■ **ASSIGNMENT**:
Using the records provided below, locate and copy each line that contains the word "higher".

■ **AVAILABLE DATA**:

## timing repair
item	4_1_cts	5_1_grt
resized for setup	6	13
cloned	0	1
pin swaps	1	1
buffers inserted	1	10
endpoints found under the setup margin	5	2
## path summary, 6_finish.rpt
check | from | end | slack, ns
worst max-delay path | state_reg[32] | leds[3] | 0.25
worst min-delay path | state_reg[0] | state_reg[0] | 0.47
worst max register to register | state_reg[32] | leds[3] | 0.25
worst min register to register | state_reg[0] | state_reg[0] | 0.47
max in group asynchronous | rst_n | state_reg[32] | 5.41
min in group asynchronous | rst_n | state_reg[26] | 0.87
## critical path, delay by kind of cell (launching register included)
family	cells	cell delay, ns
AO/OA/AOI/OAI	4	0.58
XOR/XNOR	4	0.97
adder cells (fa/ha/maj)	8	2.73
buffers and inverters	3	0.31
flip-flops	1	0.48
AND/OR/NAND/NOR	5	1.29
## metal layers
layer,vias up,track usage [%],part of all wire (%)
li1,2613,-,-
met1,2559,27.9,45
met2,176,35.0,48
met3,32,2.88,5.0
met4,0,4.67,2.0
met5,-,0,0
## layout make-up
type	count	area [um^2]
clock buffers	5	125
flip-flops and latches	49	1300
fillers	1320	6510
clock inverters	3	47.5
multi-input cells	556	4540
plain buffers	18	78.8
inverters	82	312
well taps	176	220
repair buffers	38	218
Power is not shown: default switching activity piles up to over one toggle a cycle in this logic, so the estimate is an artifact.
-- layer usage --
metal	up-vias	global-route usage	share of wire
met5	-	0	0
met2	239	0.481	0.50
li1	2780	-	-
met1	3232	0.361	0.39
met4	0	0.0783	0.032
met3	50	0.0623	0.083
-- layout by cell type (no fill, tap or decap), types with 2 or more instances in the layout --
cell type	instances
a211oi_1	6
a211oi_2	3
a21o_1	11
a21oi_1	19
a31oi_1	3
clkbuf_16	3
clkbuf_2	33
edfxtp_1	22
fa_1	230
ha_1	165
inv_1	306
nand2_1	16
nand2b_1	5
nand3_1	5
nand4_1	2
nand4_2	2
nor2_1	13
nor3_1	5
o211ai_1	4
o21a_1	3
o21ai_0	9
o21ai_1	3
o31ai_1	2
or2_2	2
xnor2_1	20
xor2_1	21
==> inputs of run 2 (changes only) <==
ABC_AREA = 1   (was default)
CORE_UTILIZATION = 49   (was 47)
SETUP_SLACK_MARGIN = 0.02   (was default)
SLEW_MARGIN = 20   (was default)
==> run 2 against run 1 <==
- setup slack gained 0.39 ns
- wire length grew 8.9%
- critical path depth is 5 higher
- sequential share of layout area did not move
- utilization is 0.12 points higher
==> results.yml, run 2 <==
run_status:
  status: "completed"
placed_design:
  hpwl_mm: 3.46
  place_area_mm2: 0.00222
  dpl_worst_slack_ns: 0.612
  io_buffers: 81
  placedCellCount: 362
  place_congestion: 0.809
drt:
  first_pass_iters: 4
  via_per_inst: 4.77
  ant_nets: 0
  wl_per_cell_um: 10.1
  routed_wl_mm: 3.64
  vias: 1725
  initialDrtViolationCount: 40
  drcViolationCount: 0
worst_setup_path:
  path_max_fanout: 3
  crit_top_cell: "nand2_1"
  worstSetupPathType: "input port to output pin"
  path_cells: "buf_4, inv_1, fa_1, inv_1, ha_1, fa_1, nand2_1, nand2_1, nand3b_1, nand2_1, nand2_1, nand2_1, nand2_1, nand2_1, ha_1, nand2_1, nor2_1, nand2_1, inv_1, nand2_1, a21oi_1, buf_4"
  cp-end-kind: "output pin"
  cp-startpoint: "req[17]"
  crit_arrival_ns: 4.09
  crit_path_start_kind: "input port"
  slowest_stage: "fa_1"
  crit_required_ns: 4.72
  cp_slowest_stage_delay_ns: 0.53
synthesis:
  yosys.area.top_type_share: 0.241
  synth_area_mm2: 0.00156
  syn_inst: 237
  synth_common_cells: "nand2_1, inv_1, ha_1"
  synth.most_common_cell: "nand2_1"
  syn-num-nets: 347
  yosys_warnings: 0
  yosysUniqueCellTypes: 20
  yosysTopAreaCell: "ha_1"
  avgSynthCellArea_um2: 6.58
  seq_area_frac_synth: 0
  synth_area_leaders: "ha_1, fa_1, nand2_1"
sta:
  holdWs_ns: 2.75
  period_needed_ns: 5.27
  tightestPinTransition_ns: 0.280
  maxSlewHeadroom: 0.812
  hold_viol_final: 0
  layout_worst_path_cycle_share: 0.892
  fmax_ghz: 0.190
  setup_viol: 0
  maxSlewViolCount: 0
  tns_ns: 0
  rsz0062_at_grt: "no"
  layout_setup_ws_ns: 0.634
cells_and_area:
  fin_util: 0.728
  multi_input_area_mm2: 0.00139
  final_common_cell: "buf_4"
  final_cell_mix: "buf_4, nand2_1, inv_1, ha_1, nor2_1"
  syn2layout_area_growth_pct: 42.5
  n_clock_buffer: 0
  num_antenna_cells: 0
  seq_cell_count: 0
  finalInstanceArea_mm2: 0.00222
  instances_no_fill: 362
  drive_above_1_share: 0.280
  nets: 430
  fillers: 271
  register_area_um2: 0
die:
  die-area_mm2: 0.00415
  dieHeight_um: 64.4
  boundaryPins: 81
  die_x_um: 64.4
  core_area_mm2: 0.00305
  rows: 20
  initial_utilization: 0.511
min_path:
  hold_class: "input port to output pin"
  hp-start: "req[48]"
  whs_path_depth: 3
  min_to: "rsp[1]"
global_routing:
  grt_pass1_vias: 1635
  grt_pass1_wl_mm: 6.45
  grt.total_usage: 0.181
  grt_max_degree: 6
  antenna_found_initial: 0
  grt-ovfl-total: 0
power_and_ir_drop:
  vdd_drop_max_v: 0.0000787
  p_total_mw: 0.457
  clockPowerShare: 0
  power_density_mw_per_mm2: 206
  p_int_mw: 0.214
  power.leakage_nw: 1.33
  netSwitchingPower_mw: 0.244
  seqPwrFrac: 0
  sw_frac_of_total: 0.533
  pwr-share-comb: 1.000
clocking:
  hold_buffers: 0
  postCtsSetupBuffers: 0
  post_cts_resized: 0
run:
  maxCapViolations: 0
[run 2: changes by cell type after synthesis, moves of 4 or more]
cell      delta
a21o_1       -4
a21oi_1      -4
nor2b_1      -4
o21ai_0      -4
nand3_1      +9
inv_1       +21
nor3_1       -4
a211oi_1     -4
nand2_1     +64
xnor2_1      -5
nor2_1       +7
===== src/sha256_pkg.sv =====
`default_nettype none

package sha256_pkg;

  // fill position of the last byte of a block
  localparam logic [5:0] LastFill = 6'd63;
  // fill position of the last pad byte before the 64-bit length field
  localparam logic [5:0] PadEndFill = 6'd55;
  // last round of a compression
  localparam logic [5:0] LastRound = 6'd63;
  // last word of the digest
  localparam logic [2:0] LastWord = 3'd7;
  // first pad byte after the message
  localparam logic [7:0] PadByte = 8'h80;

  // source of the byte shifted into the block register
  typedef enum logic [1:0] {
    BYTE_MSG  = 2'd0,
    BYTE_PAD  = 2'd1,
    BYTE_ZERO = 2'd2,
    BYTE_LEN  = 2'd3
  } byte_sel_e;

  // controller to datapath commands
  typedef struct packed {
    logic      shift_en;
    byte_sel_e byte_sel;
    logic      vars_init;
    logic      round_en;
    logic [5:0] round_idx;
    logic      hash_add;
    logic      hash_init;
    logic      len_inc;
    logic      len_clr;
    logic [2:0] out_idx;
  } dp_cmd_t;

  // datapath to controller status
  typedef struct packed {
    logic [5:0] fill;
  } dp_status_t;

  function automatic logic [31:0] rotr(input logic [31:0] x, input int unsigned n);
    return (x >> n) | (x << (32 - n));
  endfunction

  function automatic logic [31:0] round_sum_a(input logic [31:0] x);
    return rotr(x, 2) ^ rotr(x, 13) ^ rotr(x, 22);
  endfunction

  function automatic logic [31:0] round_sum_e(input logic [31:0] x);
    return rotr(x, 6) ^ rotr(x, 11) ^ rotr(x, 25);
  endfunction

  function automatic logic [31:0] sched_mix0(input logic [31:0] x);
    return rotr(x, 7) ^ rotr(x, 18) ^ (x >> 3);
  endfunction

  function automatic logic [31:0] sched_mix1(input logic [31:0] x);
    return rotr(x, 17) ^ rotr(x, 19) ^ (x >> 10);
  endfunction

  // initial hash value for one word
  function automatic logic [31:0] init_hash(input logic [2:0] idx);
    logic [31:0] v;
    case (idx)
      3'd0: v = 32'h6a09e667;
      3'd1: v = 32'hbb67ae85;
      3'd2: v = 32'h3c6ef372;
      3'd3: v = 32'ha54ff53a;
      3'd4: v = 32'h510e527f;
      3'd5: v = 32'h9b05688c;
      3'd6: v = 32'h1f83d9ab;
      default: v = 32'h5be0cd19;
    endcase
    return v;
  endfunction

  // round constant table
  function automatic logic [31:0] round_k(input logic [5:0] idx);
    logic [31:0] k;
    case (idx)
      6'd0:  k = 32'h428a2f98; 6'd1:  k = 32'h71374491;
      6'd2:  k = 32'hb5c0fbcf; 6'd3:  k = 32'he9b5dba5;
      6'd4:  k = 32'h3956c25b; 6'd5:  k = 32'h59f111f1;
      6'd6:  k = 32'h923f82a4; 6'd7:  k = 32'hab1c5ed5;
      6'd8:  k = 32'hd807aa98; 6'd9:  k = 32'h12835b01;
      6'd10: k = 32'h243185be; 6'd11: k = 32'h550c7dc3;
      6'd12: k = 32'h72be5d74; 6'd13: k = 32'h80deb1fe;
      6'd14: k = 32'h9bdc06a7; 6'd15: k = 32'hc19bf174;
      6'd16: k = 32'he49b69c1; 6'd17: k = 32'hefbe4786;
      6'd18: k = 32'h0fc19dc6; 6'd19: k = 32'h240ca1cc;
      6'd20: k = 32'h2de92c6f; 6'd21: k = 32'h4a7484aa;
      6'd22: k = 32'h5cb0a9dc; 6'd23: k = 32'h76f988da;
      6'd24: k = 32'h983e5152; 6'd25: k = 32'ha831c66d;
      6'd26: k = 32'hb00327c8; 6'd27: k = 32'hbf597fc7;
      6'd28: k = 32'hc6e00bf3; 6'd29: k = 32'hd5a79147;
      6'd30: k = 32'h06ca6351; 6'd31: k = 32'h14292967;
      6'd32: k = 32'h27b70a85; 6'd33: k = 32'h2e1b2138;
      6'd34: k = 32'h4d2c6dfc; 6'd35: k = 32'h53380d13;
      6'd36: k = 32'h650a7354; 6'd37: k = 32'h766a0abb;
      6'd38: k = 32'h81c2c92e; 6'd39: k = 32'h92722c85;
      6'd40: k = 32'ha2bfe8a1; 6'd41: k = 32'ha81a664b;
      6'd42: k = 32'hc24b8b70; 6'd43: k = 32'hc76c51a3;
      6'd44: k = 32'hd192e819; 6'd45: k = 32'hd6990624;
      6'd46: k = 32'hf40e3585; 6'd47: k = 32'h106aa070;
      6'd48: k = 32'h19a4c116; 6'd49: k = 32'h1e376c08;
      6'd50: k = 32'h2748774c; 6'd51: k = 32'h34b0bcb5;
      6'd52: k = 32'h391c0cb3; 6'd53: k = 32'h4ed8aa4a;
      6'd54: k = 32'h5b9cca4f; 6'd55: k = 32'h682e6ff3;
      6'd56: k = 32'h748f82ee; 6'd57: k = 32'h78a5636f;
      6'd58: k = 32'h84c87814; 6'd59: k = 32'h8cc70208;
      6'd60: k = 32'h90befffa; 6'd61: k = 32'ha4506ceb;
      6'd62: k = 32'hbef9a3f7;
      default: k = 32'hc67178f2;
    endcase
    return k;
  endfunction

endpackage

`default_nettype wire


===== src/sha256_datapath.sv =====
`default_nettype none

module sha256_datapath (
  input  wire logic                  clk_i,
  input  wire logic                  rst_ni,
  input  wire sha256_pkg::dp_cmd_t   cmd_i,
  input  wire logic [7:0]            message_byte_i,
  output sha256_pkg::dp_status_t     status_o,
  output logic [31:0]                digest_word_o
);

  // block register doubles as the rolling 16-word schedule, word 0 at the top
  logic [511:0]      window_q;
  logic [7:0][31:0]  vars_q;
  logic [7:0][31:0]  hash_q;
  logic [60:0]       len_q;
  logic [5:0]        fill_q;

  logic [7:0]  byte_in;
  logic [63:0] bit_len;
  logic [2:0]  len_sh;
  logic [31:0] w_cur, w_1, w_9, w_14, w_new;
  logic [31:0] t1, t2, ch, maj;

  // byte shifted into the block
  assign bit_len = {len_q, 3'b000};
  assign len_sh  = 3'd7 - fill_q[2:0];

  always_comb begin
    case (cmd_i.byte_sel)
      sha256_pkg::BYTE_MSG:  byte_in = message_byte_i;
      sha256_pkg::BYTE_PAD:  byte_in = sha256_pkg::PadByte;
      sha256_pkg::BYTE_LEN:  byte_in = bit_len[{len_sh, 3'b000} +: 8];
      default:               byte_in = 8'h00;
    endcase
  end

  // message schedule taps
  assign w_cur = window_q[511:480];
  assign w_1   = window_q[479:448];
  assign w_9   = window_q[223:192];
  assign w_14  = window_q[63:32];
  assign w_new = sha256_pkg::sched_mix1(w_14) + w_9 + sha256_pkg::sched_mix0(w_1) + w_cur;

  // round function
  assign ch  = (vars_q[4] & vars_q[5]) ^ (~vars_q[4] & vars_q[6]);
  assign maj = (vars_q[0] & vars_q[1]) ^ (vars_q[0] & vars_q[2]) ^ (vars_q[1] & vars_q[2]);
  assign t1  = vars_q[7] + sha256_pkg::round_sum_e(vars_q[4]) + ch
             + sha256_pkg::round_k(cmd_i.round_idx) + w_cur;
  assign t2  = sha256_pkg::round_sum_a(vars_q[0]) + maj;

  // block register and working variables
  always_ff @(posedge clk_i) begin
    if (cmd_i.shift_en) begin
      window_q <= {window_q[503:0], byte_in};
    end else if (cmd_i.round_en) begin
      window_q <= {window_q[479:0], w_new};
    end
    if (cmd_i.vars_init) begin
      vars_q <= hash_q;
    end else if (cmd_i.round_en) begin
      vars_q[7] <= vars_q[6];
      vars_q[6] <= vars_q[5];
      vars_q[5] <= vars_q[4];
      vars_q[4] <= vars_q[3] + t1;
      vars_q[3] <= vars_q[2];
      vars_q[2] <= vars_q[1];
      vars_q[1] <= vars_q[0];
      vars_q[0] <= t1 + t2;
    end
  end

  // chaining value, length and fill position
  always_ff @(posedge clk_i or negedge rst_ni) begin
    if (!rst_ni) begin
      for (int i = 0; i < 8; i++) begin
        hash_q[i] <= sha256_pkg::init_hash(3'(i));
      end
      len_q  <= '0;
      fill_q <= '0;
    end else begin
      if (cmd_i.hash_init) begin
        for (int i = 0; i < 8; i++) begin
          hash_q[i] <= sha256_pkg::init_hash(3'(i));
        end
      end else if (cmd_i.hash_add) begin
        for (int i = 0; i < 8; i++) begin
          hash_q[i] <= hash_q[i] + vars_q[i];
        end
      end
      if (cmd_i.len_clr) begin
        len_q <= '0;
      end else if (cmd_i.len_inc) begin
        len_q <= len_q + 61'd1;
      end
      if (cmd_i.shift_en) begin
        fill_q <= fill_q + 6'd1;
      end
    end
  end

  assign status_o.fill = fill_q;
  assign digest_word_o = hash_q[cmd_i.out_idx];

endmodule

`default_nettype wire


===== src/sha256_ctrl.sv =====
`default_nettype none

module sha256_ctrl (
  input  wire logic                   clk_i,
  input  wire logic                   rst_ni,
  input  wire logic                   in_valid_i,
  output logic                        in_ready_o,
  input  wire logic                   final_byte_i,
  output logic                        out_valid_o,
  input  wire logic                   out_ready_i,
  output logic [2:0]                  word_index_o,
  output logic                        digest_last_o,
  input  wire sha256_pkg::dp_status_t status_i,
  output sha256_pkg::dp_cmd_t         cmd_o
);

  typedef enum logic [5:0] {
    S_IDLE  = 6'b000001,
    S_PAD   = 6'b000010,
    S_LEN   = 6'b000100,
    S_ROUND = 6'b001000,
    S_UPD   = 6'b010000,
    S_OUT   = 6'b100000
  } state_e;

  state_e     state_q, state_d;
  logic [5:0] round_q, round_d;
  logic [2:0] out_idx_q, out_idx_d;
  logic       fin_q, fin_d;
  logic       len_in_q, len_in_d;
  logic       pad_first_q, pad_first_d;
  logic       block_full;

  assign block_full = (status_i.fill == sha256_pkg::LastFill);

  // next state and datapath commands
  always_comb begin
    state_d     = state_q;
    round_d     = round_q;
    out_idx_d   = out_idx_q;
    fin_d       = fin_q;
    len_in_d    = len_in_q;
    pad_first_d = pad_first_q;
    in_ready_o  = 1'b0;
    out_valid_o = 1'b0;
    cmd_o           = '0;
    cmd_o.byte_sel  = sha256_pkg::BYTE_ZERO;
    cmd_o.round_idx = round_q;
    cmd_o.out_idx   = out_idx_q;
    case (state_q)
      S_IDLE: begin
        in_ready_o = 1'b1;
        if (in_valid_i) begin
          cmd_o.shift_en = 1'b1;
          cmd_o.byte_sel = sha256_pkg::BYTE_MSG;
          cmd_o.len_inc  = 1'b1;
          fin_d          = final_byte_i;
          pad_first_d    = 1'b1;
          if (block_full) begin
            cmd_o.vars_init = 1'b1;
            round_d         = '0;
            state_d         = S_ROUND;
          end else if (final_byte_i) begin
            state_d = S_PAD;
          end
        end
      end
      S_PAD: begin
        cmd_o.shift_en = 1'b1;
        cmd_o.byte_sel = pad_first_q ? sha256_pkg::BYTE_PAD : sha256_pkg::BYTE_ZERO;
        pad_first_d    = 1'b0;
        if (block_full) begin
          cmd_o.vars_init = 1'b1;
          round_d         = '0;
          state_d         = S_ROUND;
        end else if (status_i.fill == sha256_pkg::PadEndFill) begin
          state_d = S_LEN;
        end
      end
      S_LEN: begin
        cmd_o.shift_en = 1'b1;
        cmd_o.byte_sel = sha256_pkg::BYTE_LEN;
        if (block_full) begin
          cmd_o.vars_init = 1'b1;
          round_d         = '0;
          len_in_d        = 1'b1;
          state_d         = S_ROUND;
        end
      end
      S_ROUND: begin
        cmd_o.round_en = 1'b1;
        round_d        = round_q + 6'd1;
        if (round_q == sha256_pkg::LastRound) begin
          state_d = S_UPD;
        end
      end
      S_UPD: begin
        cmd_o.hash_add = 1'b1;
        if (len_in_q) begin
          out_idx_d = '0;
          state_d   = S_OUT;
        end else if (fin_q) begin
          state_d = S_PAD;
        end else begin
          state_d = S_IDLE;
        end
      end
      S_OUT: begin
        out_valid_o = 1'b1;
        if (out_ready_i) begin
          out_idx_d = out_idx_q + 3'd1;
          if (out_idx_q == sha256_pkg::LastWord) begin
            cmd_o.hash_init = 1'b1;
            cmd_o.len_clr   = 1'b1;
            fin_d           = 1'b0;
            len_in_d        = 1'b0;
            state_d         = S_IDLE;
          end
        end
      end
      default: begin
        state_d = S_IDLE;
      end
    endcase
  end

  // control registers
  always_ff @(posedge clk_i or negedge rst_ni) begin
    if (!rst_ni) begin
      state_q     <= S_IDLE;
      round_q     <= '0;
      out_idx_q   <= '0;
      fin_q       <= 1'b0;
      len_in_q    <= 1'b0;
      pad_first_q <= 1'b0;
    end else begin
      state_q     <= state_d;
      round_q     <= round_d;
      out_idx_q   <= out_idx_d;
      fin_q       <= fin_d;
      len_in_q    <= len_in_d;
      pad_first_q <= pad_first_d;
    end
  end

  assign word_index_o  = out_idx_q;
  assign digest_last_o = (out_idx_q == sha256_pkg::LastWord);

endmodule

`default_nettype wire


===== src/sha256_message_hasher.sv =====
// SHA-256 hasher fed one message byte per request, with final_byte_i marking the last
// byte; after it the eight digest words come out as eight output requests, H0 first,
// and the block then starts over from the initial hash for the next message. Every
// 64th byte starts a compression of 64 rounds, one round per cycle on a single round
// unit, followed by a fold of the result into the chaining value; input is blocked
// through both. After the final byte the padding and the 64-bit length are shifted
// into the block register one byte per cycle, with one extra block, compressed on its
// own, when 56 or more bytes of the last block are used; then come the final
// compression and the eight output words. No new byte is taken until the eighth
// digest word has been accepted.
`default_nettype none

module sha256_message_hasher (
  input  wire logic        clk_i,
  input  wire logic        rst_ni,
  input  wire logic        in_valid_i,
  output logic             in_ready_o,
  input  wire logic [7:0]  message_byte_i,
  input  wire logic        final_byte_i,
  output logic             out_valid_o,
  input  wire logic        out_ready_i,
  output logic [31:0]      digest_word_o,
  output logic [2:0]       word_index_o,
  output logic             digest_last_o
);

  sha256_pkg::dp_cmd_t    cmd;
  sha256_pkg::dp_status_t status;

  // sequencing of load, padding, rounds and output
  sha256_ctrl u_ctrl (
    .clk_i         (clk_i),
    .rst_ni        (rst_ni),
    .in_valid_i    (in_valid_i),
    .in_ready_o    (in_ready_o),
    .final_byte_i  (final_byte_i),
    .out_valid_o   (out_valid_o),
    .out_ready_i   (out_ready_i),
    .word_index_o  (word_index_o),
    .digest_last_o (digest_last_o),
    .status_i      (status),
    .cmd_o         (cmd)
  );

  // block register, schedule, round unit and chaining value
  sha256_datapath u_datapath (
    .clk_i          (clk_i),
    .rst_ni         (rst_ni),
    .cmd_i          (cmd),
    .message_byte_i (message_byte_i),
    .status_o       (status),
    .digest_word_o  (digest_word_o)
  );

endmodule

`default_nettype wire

■ **RESULT FOR THIS TASK**:
- critical path depth is 5 higher
- utilization is 0.12 points higher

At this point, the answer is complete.